Once the user is ready to start their activity, they alert the DBA. The user should not start their activity until the DBA gives them a green light. The DBA needs time to find their session and begin the trace. So in our example, user “Jeff” has complained that drawing service points is slow. The user opens his stored display, and gets ready to draw Service Points, then tells the DBA to trace his session. The DBA can use the following to start the Oracle trace:
Step 1) Find the Process ID (or PID) of our session:
SQL> select pid from v$process where addr = (select paddr from
v$session where username = 'JEFF');
Step 2) Use OraDebug to attach to the session:
SQL> oradebug setorapid 70
Oracle pid: 70, Windows thread id: 9784, image: ORACLE.EXE (SHAD)

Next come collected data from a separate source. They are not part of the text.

## config.mk

```make
export PLATFORM = sky130hd
export DESIGN_NAME = kic_scan
export DESIGN_NICKNAME = d
export VERILOG_FILES = /design/src/hdl/kic_pkg.sv /design/src/hdl/kic_scan.sv
export SDC_FILE = /design/constraint.sdc
export NUM_CORES = 1
export LEC_CHECK = 0
export ABC_CLOCK_PERIOD_IN_PS = 4100
export BUFFER_PORTS_ARGS = -buffer_cell sky130_fd_sc_hd__buf_2
export CAP_MARGIN = 30
export CORE_AREA = 8 8 323 325
export DETAILED_ROUTE_END_ITERATION = 7
export DIE_AREA = 0 0 331 333
export PLACE_DENSITY = 0.32
export SLEW_MARGIN = 20
export SYNTH_ARGS = -nofsm -noshare
export SYNTH_HDL_FRONTEND = slang
export SYNTH_SLANG_ARGS = --single-unit
```

## constraint.sdc

```tcl
create_clock -name clk -period 4.1 [get_ports clk]
set_input_delay 0.615 -clock clk [delete_from_list [all_inputs] [get_ports clk]]
set_output_delay 0.615 -clock clk [all_outputs]
set_load 0.01 [all_outputs]
```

Step 3) Use OraDebug to start tracing:
SQL> oradebug event 10046 trace name context forever, level 12;
Step 4) The user performs the activity, and immediately tells the DBA when it's complete. Upon completion of the activity, the DBA will use the following commands to stop the Oracle trace:
SQL> oradebug event 10046 trace name context off;
Step 5) Locating the trace file
SQL> oradebug tracefile_name
Once we know the trace file name, we can use Oracle's TKPROF utility to format the trace file into more human-readable text. We can also use TKPROF to sort the output, and/or generate an explain plan. Here is one example of using TKPROF on the tracefile:
tkprof gisprod_ora_9784_JEFF.trc jeff.txt sort=fchela explain=sde/sde@gisprod
This will create an ouptut textfile called “jeff.txt”. The output is sorted by Elapsed Time to Fetch each statement, and will generate an explain plan to show us how Oracle is solving each query. Continuing with our example, here is the first SQL statement in our output file:
SELECT /*+ USE_NL(V__2108) INDEX(SHAPE F1001_UK1) */ SHAPE, SubtypeCD ,
(SELECT /*+ LEADING */ b.SHAPE,b.SUBTYPECD ,S_.sp_fid,S_.eminx,S_.eminy,
S_.emaxx,S_.emaxy FROM (SELECT /*+ INDEX(SP_ S1001_IX1) */ DISTINCT
sp_fid, eminx, eminy, emaxx, emaxy FROM ARCFM.S1001 SP_ WHERE SP_.gx >= :1
AND SP_.gx <= :2 AND SP_.gy >= :3 AND SP_.gy <= :4 AND SP_.eminx <= :5 AND
SP_.eminy <= :6 AND SP_.emaxx >= :7 AND SP_.emaxy >= :8)S_,
ARCFM.ServicePoint b WHERE S_.SP_FID = b.SHAPE AND b.OBJECTID NOT IN
(SELECT /*+ HASH_AJ */ SDE_DELETES_ROW_ID FROM ARCFM.D2108 WHERE DELETED_AT
IN (SELECT l.lineage_id FROM SDE.state_lineages l WHERE l.lineage_name =
:source_lineage_name AND l.lineage_id <= :source_state_id) AND SDE_STATE_ID
= :"SYS_B_0") UNION ALL SELECT /*+ LEADING */ a.SHAPE,a.SUBTYPECD ,
S_.sp_fid,S_.eminx,S_.eminy,S_.emaxx,S_.emaxy FROM (SELECT /*+ INDEX(SP_
S1001_IX1) */ DISTINCT sp_fid, eminx, eminy, emaxx, emaxy FROM ARCFM.S1001
SP_ WHERE SP_.gx >= :1 AND SP_.gx <= :2 AND SP_.gy >= :3 AND SP_.gy <= :4
AND SP_.eminx <= :5 AND SP_.eminy <= :6 AND SP_.emaxx >= :7 AND SP_.emaxy >=
:8)S_, ARCFM.A2108 a,SDE.state_lineages SL WHERE S_.SP_FID = a.SHAPE AND
(a.OBJECTID, a.SDE_STATE_ID) NOT IN (SELECT /*+ HASH_AJ */
SDE_DELETES_ROW_ID,SDE_STATE_ID FROM ARCFM.D2108 WHERE DELETED_AT IN
(SELECT l.lineage_id FROM SDE.state_lineages l WHERE l.lineage_name =
:source_lineage_name AND l.lineage_id <= :source_state_id) AND SDE_STATE_ID
> :"SYS_B_1") AND a.SDE_STATE_ID = SL.lineage_id AND SL.lineage_name =
:source_lineage_name AND SL.lineage_id <= :source_state_id ) V__2108,
ARCFM.F1001 SHAPE WHERE V__2108.SHAPE = SHAPE.fid
There's some UGLY looking SQL in there, but the end result is that our database is fetching 14,622 rows (in this case, from ARCFM.ServicePoint feature class) in under ½ a second. This is an example of a database performing well! The only problem with this user operation is that the user is probably drawing too many ServicePoint records, and should set a proper scale dependency on the layer.